Context: an optimization exercise on an open-source flow, tuned for small area. The choices shown serve that exercise and are no tape-out recipe. At most, simulation tests tie the RTL to the original design; equivalence was not proved. Power is estimated from default activity; no workload was simulated.

==> run E: inputs <==
Design wii_core, start of the top module:
module wii_core (
    input  wire        clk,
    input  wire        rst,
    input  wire        cmd_valid,
    output wire        cmd_ready,
    input  wire [63:0] cmd_word,
    output wire        rsp_valid,
    output wire [3:0]  rsp_code,
    output reg  [31:0] rsp_data,
    output wire        ev_req,
    output reg  [3:0]  ev_op,
    output reg  [31:0] ev_arg,
    output wire [7:0]  ev_aux,
    input  wire        ev_done,
    input  wire [1:0]  ev_res,
    input  wire [7:0]  ev_rdata
);
==> flow/config.mk <==
export PLATFORM = sky130hd
export DESIGN_NAME = wii_core
export DESIGN_NICKNAME = wii_core
export VERILOG_FILES = /design/flow/design.v
export SDC_FILE = /design/flow/constraint.sdc
export NUM_CORES = 4
export LEC_CHECK = 0
export ABC_AREA = 1
export CAP_MARGIN = 20
export CORE_MARGIN = 2
export CORE_UTILIZATION = 35
export PLACE_DENSITY = 0.6
export SLEW_MARGIN = 20
==> flow/constraint.sdc <==
create_clock -name core_clock -period 10.0 [get_ports {clk}]
set_input_delay 2.0000 -clock core_clock [delete_from_list [all_inputs] [get_ports {clk}]]
set_output_delay 2.0000 -clock core_clock [all_outputs]
set_load 0.01 [all_outputs]
standard.sh (not shown) runs the stock make flow with config.mk's settings and CLKGATE_MAP_FILE= SYNTH_SCRIPT=/design/flow/synth_recipe.tcl, a recipe that flattens the netlist after the stock synthesis.
==> flow/flow/run.sh <==
#!/bin/bash
# Layout flow: the standard synthesis, then the combinational logic of
# its netlist mapped again by ABC for area (registers left exactly as the
# standard synthesis made them), then the standard ORFS layout with the
# ports buffered by the smallest buffer. Each tool writes its own log here.
set -euo pipefail
R=orfs/results/sky130hd/wii_core/base
LIB=$FLOW_HOME/platforms/sky130hd/lib/sky130_fd_sc_hd__tt_025C_1v80.lib

bash standard.sh synth > synth.log 2>&1

# dont_use cells exactly as the standard synthesis passed them to ABC
DU=$(grep -h "^abc -script" orfs/logs/sky130hd/wii_core/base/1_2_yosys.log | head -1 | grep -o -- "-dont_use [^ ]*" | tr '\n' ' ')
cp $R/1_2_yosys.v reabc_in.v
sed -e "s|@LIB@|$LIB|g" -e "s|@DU@|$DU|g" flow/reabc.ys > reabc.ys
yosys -s reabc.ys > reabc.log 2>&1
cp reabc_out.v $R/1_2_yosys.v
rm -f $R/1_synth.odb $R/1_synth.sdc

export BUFFER_PORTS_ARGS="-buffer_cell sky130_fd_sc_hd__buf_1"
export CTS_ARGS="-sink_clustering_enable -repair_clock_nets -sink_clustering_size 24 -sink_clustering_max_diameter 100 -sink_buffer_max_cap_derate 0.4 -buf_list {sky130_fd_sc_hd__clkbuf_16}"
bash standard.sh finish > layout.log 2>&1
==> flow/flow/reabc.ys <==
# Map the combinational cells of the standard netlist again for area.
# Flip-flop cells are black boxes, so every register keeps its name and cell.
read_liberty -ignore_miss_func @LIB@
blackbox sky130_fd_sc_hd__dfxtp_1 sky130_fd_sc_hd__edfxtp_1 sky130_fd_sc_hd__dfrtp_1 sky130_fd_sc_hd__dfstp_1 sky130_fd_sc_hd__dfbbp_1 sky130_fd_sc_hd__dfxbp_1 sky130_fd_sc_hd__sdfxtp_1
read_verilog reabc_in.v
hierarchy -top wii_core
flatten
opt -purge
abc -liberty @LIB@ @DU@ -D 10000
opt_clean -purge
hilomap -singleton -hicell sky130_fd_sc_hd__conb_1 HI -locell sky130_fd_sc_hd__conb_1 LO
splitnets
opt_clean -purge
stat -liberty @LIB@
write_verilog -noattr -noexpr -nohex -nodec reabc_out.v
==> inputs of run Z, as changes to run E <==
--- a/flow/design.v
+++ b/flow/design.v
@@ -123,16 +123,16 @@
     reg        xfail;
     reg        flag;          
     reg [4:0]  idx;           
     reg [10:0] scr;           
     reg [4:0]  ptr;           
     reg [3:0]  rptr;          
     reg [3:0]  ph;            
-    reg        c_cls, c_pt, c_zero;
-    reg        h_cls, h_pt, h_zero;
+    reg        c_cls;
+    reg        h_cls;
     integer k;
     wire [7:0]  buf_q, stg_q;
     wire [8:0]  rel_q;
     wire [1:0]  relh_q;
     wire [5:0]  relh_r;
     wire [7:0]  snp_q;
     wire [159:0] buf_r, stg_r;
@@ -148,81 +148,91 @@
     wii_xport #(.W(8), .D(12)) u_snp (.clk(clk), .wr(snp_wr), .d(snp_d), .q(snp_q), .r(snp_r));
     wire [4:0] xlen = (xop == XO_RRAW) ? 5'd20 : 5'd6;
     wire       xwrite = ~xop[2];
     wire       dec_ok = (kind == K_NUNCHUK) || (kind == K_CLASSIC) ||
                         (kind == K_MP_NUN)  || (kind == K_MP_CLA);
     reg        d_sel;         
     reg [3:0]  fsel;
-    reg [7:0]  p0, p1, p2, p3, p4, p5;
-    reg        cls, pt, zr;
+    reg [7:0]  q0, q1, q2, q3, q4, q5;
+    reg        cls;
     reg [15:0] fv;
-    reg [5:0]  lx, ly;
-    reg        up, left;
     reg [15:0] b;
     always @(*) begin
-        p0 = snp_r[88 +: 8];
-        p1 = snp_r[80 +: 8];
-        p2 = snp_r[72 +: 8];
-        p3 = snp_r[64 +: 8];
-        p4 = snp_r[56 +: 8];
-        p5 = snp_r[48 +: 8];
+        q0 = snp_r[88 +: 8];
+        q1 = snp_r[80 +: 8];
+        q2 = snp_r[72 +: 8];
+        q3 = snp_r[64 +: 8];
+        q4 = snp_r[56 +: 8];
+        q5 = snp_r[48 +: 8];
         cls = d_sel ? h_cls : c_cls;
-        pt  = d_sel ? h_pt  : c_pt;
-        zr  = d_sel ? h_zero : c_zero;
         fv  = 16'd0;
         b   = 16'd0;
-        if (!pt) begin
-            lx = p0[5:0]; ly = p1[5:0]; up = p5[0]; left = p5[1];
-        end else begin
-            lx = {p0[5:1], 1'b0}; ly = {p1[5:1], 1'b0};
-            up = p0[0]; left = p1[0];
-        end
         if (!cls) begin
-            if (!pt) begin
-                b[5] = ~p5[0]; b[6] = ~p5[0]; b[4] = ~p5[1];
-            end else begin
-                b[5] = p5[2]; b[6] = p5[2]; b[4] = p5[3];
-            end
+            b[5] = q5[0]; b[6] = q5[0]; b[4] = q5[1];
             case (fsel)
                 4'd0: fv = b;
-                4'd3, 4'd5: fv = pt ? {8'd0, p0[7:1], 1'b0} : {8'd0, p0};
-                4'd4, 4'd6: fv = pt ? {8'd0, p1[7:1], 1'b0} : {8'd0, p1};
-                4'd7: fv = pt ? {6'd0, p2, p5[4], 1'b0} : {6'd0, p2, p5[3:2]};
-                4'd8: fv = pt ? {6'd0, p3, p5[5], 1'b0} : {6'd0, p3, p5[5:4]};
-                4'd9: fv = pt ? {6'd0, p4[7:1], p5[7], p5[6], 1'b0} : {6'd0, p4, p5[7:6]};
+                4'd3, 4'd5: fv = {8'd0, q0};
+                4'd4, 4'd6: fv = {8'd0, q1};
+                4'd7: fv = {6'd0, q2, q5[3:2]};
+                4'd8: fv = {6'd0, q3, q5[5:4]};
+                4'd9: fv = {6'd0, q4, q5[7:6]};
                 default: fv = 16'd0;
             endcase
         end else begin
-            b[15] = pt ^ ~p4[7];
-            b[13] = pt ^ ~p4[6];
-            b[7]  = pt ^ ~p4[5];
-            b[10] = pt ^ ~p4[4];
-            b[11] = pt ^ ~p4[3];
-            b[9]  = pt ^ ~p4[2];
-            b[8]  = pt ^ ~p4[1];
-            b[5]  = pt ^ ~p5[7];
-            b[1]  = pt ^ ~p5[6];
-            b[3]  = pt ^ ~p5[5];
-            b[0]  = pt ^ ~p5[4];
-            b[2]  = pt ^ ~p5[3];
-            b[6]  = pt ^ ~p5[2];
-            b[14] = pt ^ ~left;
-            b[12] = pt ^ ~up;
+            b[15] = q4[7];
+            b[13] = q4[6];
+            b[7]  = q4[5];
+            b[10] = q4[4];
+            b[11] = q4[3];
+            b[9]  = q4[2];
+            b[8]  = q4[1];
+            b[5]  = q5[7];
+            b[1]  = q5[6];
+            b[3]  = q5[5];
+            b[0]  = q5[4];
+            b[2]  = q5[3];
+            b[6]  = q5[2];
+            b[14] = q5[1];
+            b[12] = q5[0];
             case (fsel)
                 4'd0: fv = b;
-                4'd1: fv = {11'd0, p2[6:5], p3[7:5]};
-                4'd2: fv = {11'd0, p3[4:0]};
-                4'd3: fv = {10'd0, lx};
-                4'd4: fv = {10'd0, ly};
-                4'd5: fv = {11'd0, p0[7:6], p1[7:6], p2[7]};
-                4'd6: fv = {11'd0, p2[4:0]};
+                4'd1: fv = {11'd0, q2[6:5], q3[7:5]};
+                4'd2: fv = {11'd0, q3[4:0]};
+                4'd3: fv = {10'd0, q0[5:0]};
+                4'd4: fv = {10'd0, q1[5:0]};
+                4'd5: fv = {11'd0, q0[7:6], q1[7:6], q2[7]};
+                4'd6: fv = {11'd0, q2[4:0]};
                 default: fv = 16'd0;
             endcase
         end
-        if (zr) fv = 16'd0;
+    end
+    wire       k_pt = (kind == K_MP_NUN) || (kind == K_MP_CLA);
+    wire [7:0] stg_s18 = stg_r[8*18 +: 8];
+    wire [7:0] stg_s4  = stg_r[8*4 +: 8];
+    wire [7:0] stg_s3  = stg_r[8*3 +: 8];
+    reg  [7:0] snp_ld;
+    always @(*) begin
+        snp_ld = stg_q;
+        case (ptr)
+            5'd0, 5'd1: if (k_pt) snp_ld = {stg_q[7:1], 1'b0};
+            5'd4: begin
+                if (kind == K_MP_NUN)       snp_ld = {stg_q[7:1], stg_s18[7]};
+                else if (kind == K_CLASSIC) snp_ld = ~stg_q;
+            end
+            5'd5: begin
+                case (kind)
+                    K_NUNCHUK: snp_ld = stg_q ^ 8'h03;
+                    K_MP_NUN:  snp_ld = {stg_q[6], 1'b0, stg_q[5], 1'b0, stg_q[4], 1'b0,
+                                         stg_q[3], stg_q[2]};
+                    K_CLASSIC: snp_ld = ~stg_q;
+                    default:   snp_ld = {stg_q[7:2], stg_s3[0], stg_s4[0]};
+                endcase
+            end
+            default: ;
+        endcase
     end
     wire [7:0] c_idx = scr[7:0];
     wire c_rel = is_rd && c_idx[7];
     wire c_snp = is_rd && c_idx[6];
     wire c_buf = is_rd && !c_idx[7] && !c_idx[6] && (c_idx[5] || c_idx[4]);
     wire c_sml = is_rd && !c_idx[7] && !c_idx[6] && !c_idx[5] && !c_idx[4];
     wire [3:0] c_f = c_idx[3:0];
@@ -312,22 +322,24 @@
     always @(*) begin
         buf_wr = 1'b0;
         buf_d  = 8'd0;
         stg_wr = (ms == X_RXW) && (ptr == idx);
         rel_wr = 1'b0;
         rel_d  = scr;
         snp_wr = 1'b0;
-        snp_d  = stg_q;
+        snp_d  = snp_ld;
         d_sel  = c_idx[5];
         fsel   = c_idx[3:0];
         case (ms)
             M_CLRI0, M_CLRI1: begin
                 buf_wr = 1'b1;
                 rel_wr = 1'b1;
                 rel_d  = 11'd0;
+                snp_wr = 1'b1;
+                snp_d  = 8'h00;
             end
             M_CLRF1: buf_wr = 1'b1;
             M_CMT1: begin
                 buf_wr = (ptr < xlen);
                 buf_d  = stg_q;
                 snp_wr = (xop == XO_RST) && dec_ok && (ptr == {1'b0, ph}) && (ptr < 5'd6);
             end
@@ -381,16 +393,16 @@
                             rel_en      <= 1'b0;
                             ep_bus      <= cmd_word[11:8];
                             ep_clock_hz <= cmd_word[63:32];
                             kind_req    <= cmd_word[14:12];
                             kind        <= cmd_word[14:12];
                             encrypted   <= ~cmd_word[15];
                             valid       <= 1'b1;
-                            c_zero      <= 1'b1;
-                            h_zero      <= 1'b1;
+                            c_cls       <= 1'b0;
+                            h_cls       <= 1'b0;
                             ms          <= M_CLRI0;
                         end
                     end
                     8'h02, 8'h03: begin
                         xop     <= (cw_op == 8'h02 || cw_idx == 8'd0) ? XO_RST :
                                    (cw_idx == 8'd1) ? XO_RRAW :
                                    (cw_idx == 8'd2) ? XO_RID : XO_UNK;
@@ -522,16 +534,14 @@
             M_CMT0: if (ptr == 5'd19) begin
                 idx <= 5'd0;
                 ms  <= M_CMT1;
             end
             M_CMT1: begin
                 if (xop == XO_RST && dec_ok) begin
                     c_cls  <= (kind == K_CLASSIC) || (kind == K_MP_CLA);
-                    c_pt   <= (kind == K_MP_NUN) || (kind == K_MP_CLA);
-                    c_zero <= 1'b0;
                 end
                 if (xop == XO_RID && ret_q == RQ_CONN_ID) begin
                     case (ptr)
                         5'd0: flag <= (stg_q == 8'h00);
                         5'd1: flag <= flag & (stg_q == 8'h00);
                         5'd2: flag <= flag & (stg_q == 8'hA4);
                         5'd3: flag <= flag & (stg_q == 8'h20);
@@ -595,16 +605,14 @@
                             ret_m  <= 1'b1;
                             ms     <= M_MAINT;
                         end else begin
                             r_code <= q_res;
                             ms     <= M_RESP;
                             if (sethome && q_res == C_SUCCESS) begin
                                 h_cls  <= c_cls;
-                                h_pt   <= c_pt;
-                                h_zero <= c_zero;
                                 ms     <= M_HC0;
                             end
                         end
                     end
                     RQ_CONN_ID: begin
                         if (q_res != C_SUCCESS) begin
                             ms <= M_MCONN_RES;
@@ -615,16 +623,14 @@
                             ms <= M_CONN_DLY;
                         end
                     end
                     default: begin  
                         ms <= M_MCONN_RES;
                         if (q_res == C_SUCCESS) begin
                             h_cls  <= c_cls;
-                            h_pt   <= c_pt;
-                            h_zero <= c_zero;
                             ms     <= M_HC0;
                         end
                         q_res <= C_SUCCESS;
                     end
                 endcase
             end
             M_HC0: if (ph == 4'd5) ms <= M_HC1;
--- a/flow/flow/run.sh
+++ b/flow/flow/run.sh
@@ -14,9 +14,9 @@
 cp $R/1_2_yosys.v reabc_in.v
 sed -e "s|@LIB@|$LIB|g" -e "s|@DU@|$DU|g" flow/reabc.ys > reabc.ys
 yosys -s reabc.ys > reabc.log 2>&1
 cp reabc_out.v $R/1_2_yosys.v
 rm -f $R/1_synth.odb $R/1_synth.sdc
 
 export BUFFER_PORTS_ARGS="-buffer_cell sky130_fd_sc_hd__buf_1"
-export CTS_ARGS="-sink_clustering_enable -repair_clock_nets -sink_clustering_size 24 -sink_clustering_max_diameter 100 -sink_buffer_max_cap_derate 0.4 -buf_list {sky130_fd_sc_hd__clkbuf_16}"
+export CTS_ARGS="-sink_clustering_enable -repair_clock_nets -sink_clustering_size 28 -sink_clustering_max_diameter 80 -sink_buffer_max_cap_derate 0.4 -buf_list {sky130_fd_sc_hd__clkbuf_16}"
 bash standard.sh finish > layout.log 2>&1
==> run notes <==
Run Z ran to the end with no violations. Run E finished clean.
Against run E, the routed wire length of run Z is smaller by 5.9%.
Of run Z and run E, run E has the higher via count (gap 4.1%, measured against run E).
First-iteration DRC count: run E is higher than run Z (31%).
Worst hold slack is about the same in run Z and run E.
In run Z the sequential power is smaller than in run E, by about 5%.
Between run Z and run E, the lower critical path depth is in run E (gap 1).
In run Z the sequential cell count is lower than in run E, by 4.
==> figures <==
| metric | run E | run Z |
|---|---|---|
| Run status | complete, no violations | complete, no violations |
| ClkCell Share | 0.0444 | 0.0521 |
| Pin count of the biggest net entering global routing | 43 | 33 |
| Summed instance area of the synthesized netlist | 0.0199 mm^2 | 0.0195 mm^2 |
| # placed instances | 2701 | 2653 |
| Starting DRT DRC Count | 1721 | 1317 |
| Multi-input combinational cell area | 0.00649 mm^2 | 0.00622 mm^2 |
| Area growth, synth to finish | 13.9% | 15.1% |
| Fraction of final layout cells with drive strength greater than 1 | 0.0381 | 0.0424 |
| Number of iterations in the first detailed-routing pass | 7 | 6 |
| FILL cells | 5552 | 5414 |
| Delay contributed by the slowest stage of the critical path | 820 ps | 910 ps |
| Min setup slack post-route | 2580 ps | 3230 ps |
| Mapped Avg Cell Area | 11.3 um^2 | 11.3 um^2 |
| Global routing usage on met2 | 0.355 | 0.354 |
No functional check of the RTL was part of run E.

[what the ideal ports hide]
How much do the figures lean on ideal ports? The routed layouts below were timed once more, with nothing changed but the port constraints.
Step 1, drivers: a clkbuf_16 drives clk and a buf_2 each remaining input, both assumed.
Step 2, shift: input delay + t, output delay - t, t = (earliest + latest rising clock arrival at the registers) / 2. This alone moves slack from input paths to output paths.
Slacks: ideal / step 1 / step 2; pairs: ideal / step 1.
run	t, ns	setup slack, ns	worst setup path at the end	worst register clock-pin slew, ns
run E	0.620	2.583 / 2.526 / 3.146	register to output	0.10 / 0.10
run Z	0.625	3.229 / 3.176 / 3.800	register to output	0.10 / 0.10
After both steps every run listed still meets setup and hold.
Source: an optimization exercise on an open RTL-to-GDS flow (aim: small area). Production flows keep margins and buffers that such runs may drop. RTL that was checked went through simulation tests only; none was proved equivalent to the original. Power and IR drop assume default switching activity. The flow treats the clock pin as an ideal source, which a real chip does not have.

==> module bp_scanner, before the edit <==
module bp_scanner (
    input  wire        clk,
    input  wire        rst,            
    input  wire        scan_init,      
    input  wire        scan_tick,      
    input  wire [15:0] cols,           
    input  wire        hnd_key_down,   
    input  wire        hnd_key_up,     
    output reg  [3:0]  row_sel,        
    output reg         ev_valid,       
    output wire [3:0]  ev_row,         
    output wire [15:0] ev_down,        
    output reg  [15:0] ev_up           
);
    localparam ROWS = 16;
    localparam COLS = 16;
    localparam W    = 3 * COLS;
    localparam [2:0] S_U0 = 3'd6;
    localparam [2:0] S_U1 = 3'd2;
    localparam [2:0] S_U2 = 3'd0;
    localparam [2:0] S_U3 = 3'd1;
    localparam [2:0] S_D0 = 3'd3;
    localparam [2:0] S_D1 = 3'd5;
    localparam [2:0] S_D2 = 3'd4;
    localparam [2:0] S_DS = 3'd7;
    wire do_init = rst | scan_init;
    wire do_tick = scan_tick & ~do_init;
    reg  [ROWS*W-1:0] ring;
    wire [W-1:0] row_next;
    wire [COLS-1:0] up_vec;
    reg first_pass;
    always @(posedge clk) begin
        if (scan_tick)
            ring <= {row_next, ring[ROWS*W-1:W]};
    end
    genvar g;
    generate
        for (g = 0; g < COLS; g = g + 1) begin : g_col
            wire [2:0] k = ring[g*3 +: 3];
            wire       s = cols[g];
            reg  [2:0] nk;
            reg        up;
            always @(*) begin
                up = 1'b0;
                if (first_pass) begin
                    nk = s ? S_D0 : S_U0;
                end else begin
                    case (k)
                        S_U0: begin nk = s ? S_U1 : S_U0; end
                        S_U1: begin nk = s ? S_U2 : S_U0; end
                        S_U2: begin nk = s ? S_U3 : S_U0; end
                        S_U3: begin nk = s ? (hnd_key_down ? S_DS : S_D0) : S_U0; end
                        S_D0: begin nk = s ? S_D0 : S_D1; end
                        S_D1: begin nk = s ? S_D0 : S_D2; end
                        S_D2: begin nk = s ? S_D0 : S_U0; up = ~s; end
                        S_DS: begin nk = s ? S_D0 : S_D1; end
                        default: nk = S_U0;
                    endcase
                end
            end
            assign row_next[g*3 +: 3] = nk;
            assign up_vec[g] = up;
            assign ev_down[g] = (ring[(ROWS-1)*W + g*3 +: 3] == S_DS);
        end
    endgenerate
    assign ev_row = row_sel - 4'd1;
    always @(posedge clk) begin
        ev_up <= up_vec & {COLS{hnd_key_up}};
        if (do_init) begin
            row_sel    <= 4'd0;
            ev_valid   <= 1'b0;
            first_pass <= 1'b1;
        end else if (do_tick) begin
            row_sel    <= row_sel + 4'd1;
            ev_valid   <= 1'b1;
            if (row_sel == ROWS - 1)
                first_pass <= 1'b0;
        end else begin
            ev_valid   <= 1'b0;
        end
    end
endmodule
Settings: LEC_CHECK=0, ABC_AREA=1, CAP_MARGIN=20, CORE_MARGIN=2, CORE_UTILIZATION=40, CTS_CLUSTER_DIAMETER=100, CTS_CLUSTER_SIZE=30, PLACE_DENSITY=0.6, SLEW_MARGIN=20; clock period 8.0 ns.
standard.sh (not shown) runs the stock make flow with config.mk's settings and CLKGATE_MAP_FILE= SYNTH_SCRIPT=/design/flow/synth_recipe.tcl, a recipe that flattens the netlist after the stock synthesis.
==> flow/flow/run.sh <==
#!/bin/bash
# Layout flow: the standard ORFS flow, with two changes passed to ORFS's
# own knobs:
#  - clock tree synthesis without dummy loads (they only balance the tree),
#    with larger sink clusters;
#  - port buffers of the smallest buffer cell.
# Each ORFS step writes its full log under orfs/logs/; the output of the
# whole run goes to flow.log here.
set -euo pipefail
cd "$(dirname "$0")/.."
export CTS_ARGS="-sink_clustering_enable -repair_clock_nets -dont_use_dummy_load -sink_clustering_size 32 -sink_clustering_max_diameter 150"
export BUFFER_PORTS_ARGS="-buffer_cell sky130_fd_sc_hd__buf_1"
bash standard.sh finish > flow.log 2>&1
Edit:
==> flow/design.v (replaced) <==
module bp_scanner (
    input  wire        clk,
    input  wire        rst,            
    input  wire        scan_init,      
    input  wire        scan_tick,      
    input  wire [15:0] cols,           
    input  wire        hnd_key_down,   
    input  wire        hnd_key_up,     
    output reg  [3:0]  row_sel,        
    output reg         ev_valid,       
    output wire [3:0]  ev_row,         
    output wire [15:0] ev_down,        
    output reg  [15:0] ev_up           
);
    localparam ROWS = 16;
    localparam COLS = 16;
    localparam W    = 3 * COLS;
    localparam [2:0] S_U0 = 3'd0;
    localparam [2:0] S_U1 = 3'd3;
    localparam [2:0] S_U2 = 3'd1;
    localparam [2:0] S_U3 = 3'd7;
    localparam [2:0] S_D0 = 3'd2;
    localparam [2:0] S_D1 = 3'd4;
    localparam [2:0] S_D2 = 3'd5;
    localparam [2:0] S_DS = 3'd6;
    wire do_init = rst | scan_init;
    wire do_tick = scan_tick & ~do_init;
    reg  [ROWS*W-1:0] ring;
    wire [W-1:0] row_next;
    wire [COLS-1:0] up_vec;
    reg first_pass;
    always @(posedge clk) begin
        if (scan_tick)
            ring <= {row_next, ring[ROWS*W-1:W]};
    end
    genvar g;
    generate
        for (g = 0; g < COLS; g = g + 1) begin : g_col
            wire [2:0] k = ring[g*3 +: 3];
            wire       s = cols[g];
            wire k0 = k[0], k1 = k[1], k2 = k[2];
            wire n2 = ~first_pass & (s ? (k0 & ((k1 & k2) ? hnd_key_down : (~k1 & ~k2)))
                                       : (~k0 & (k1 | k2)));
            wire n1 = s & (first_pass | k2 | ~k1 | ~k0);
            wire n0 = ~first_pass & (s ? (~k2 & (~k1 | k0)) : (k2 & ~k1 & ~k0));
            wire [2:0] nk = {n2, n1, n0};
            wire up = ~first_pass & ~s & k2 & ~k1 & k0;
            assign row_next[g*3 +: 3] = nk;
            assign up_vec[g] = up;
            assign ev_down[g] = (ring[(ROWS-1)*W + g*3 +: 3] == S_DS);
        end
    endgenerate
    assign ev_row = row_sel - 4'd1;
    always @(posedge clk) begin
        ev_up <= up_vec & {COLS{hnd_key_up}};
        if (do_init) begin
            row_sel    <= 4'd0;
            ev_valid   <= 1'b0;
            first_pass <= 1'b1;
        end else if (do_tick) begin
            row_sel    <= row_sel + 4'd1;
            ev_valid   <= 1'b1;
            if (row_sel == ROWS - 1)
                first_pass <= 1'b0;
        end else begin
            ev_valid   <= 1'b0;
        end
    end
endmodule
Power rose by 1.4%. Cell count goes up by about 8%. Maximum frequency came out lower by 10%. Clock-buffer cell count does not change. Core utilization hardly moves.
No functional check of the RTL was part of the second run of this note.

-- separate check: timing with driven ports --
In the flow no input, the clock included, has a driving cell. The finished layouts below were timed again as built, in two steps. Step 1 assumes that a clkbuf_16 drives the clock port and a buf_2 every other input. Step 2 times the ports against the registers' clock, not the clock port: input delays grow and output delays shrink by t, the midpoint of the rising clock arrivals with the driver on. Three values: ideal ports, drivers, drivers and shift; two values: the first two.
run	shift t [ns]	setup WS [ns]	hold slack, ns
the first run	0.636	4.723 / 4.673 / 4.111	0.400 / 0.400 / 0.400
the second run	0.646	4.357 / 4.304 / 4.361	0.415 / 0.415 / 0.415
After both steps every run listed still meets setup and hold. For the first run, which loses most, drivers alone change the setup slack by -0.050 ns; drivers and shift together by -0.612 ns.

- What the task requires: Every line above that holds the word "them" needs to be copied.

- Answer box:
# standard synthesis made them), then the standard ORFS layout with the
# dont_use cells exactly as the standard synthesis passed them to ABC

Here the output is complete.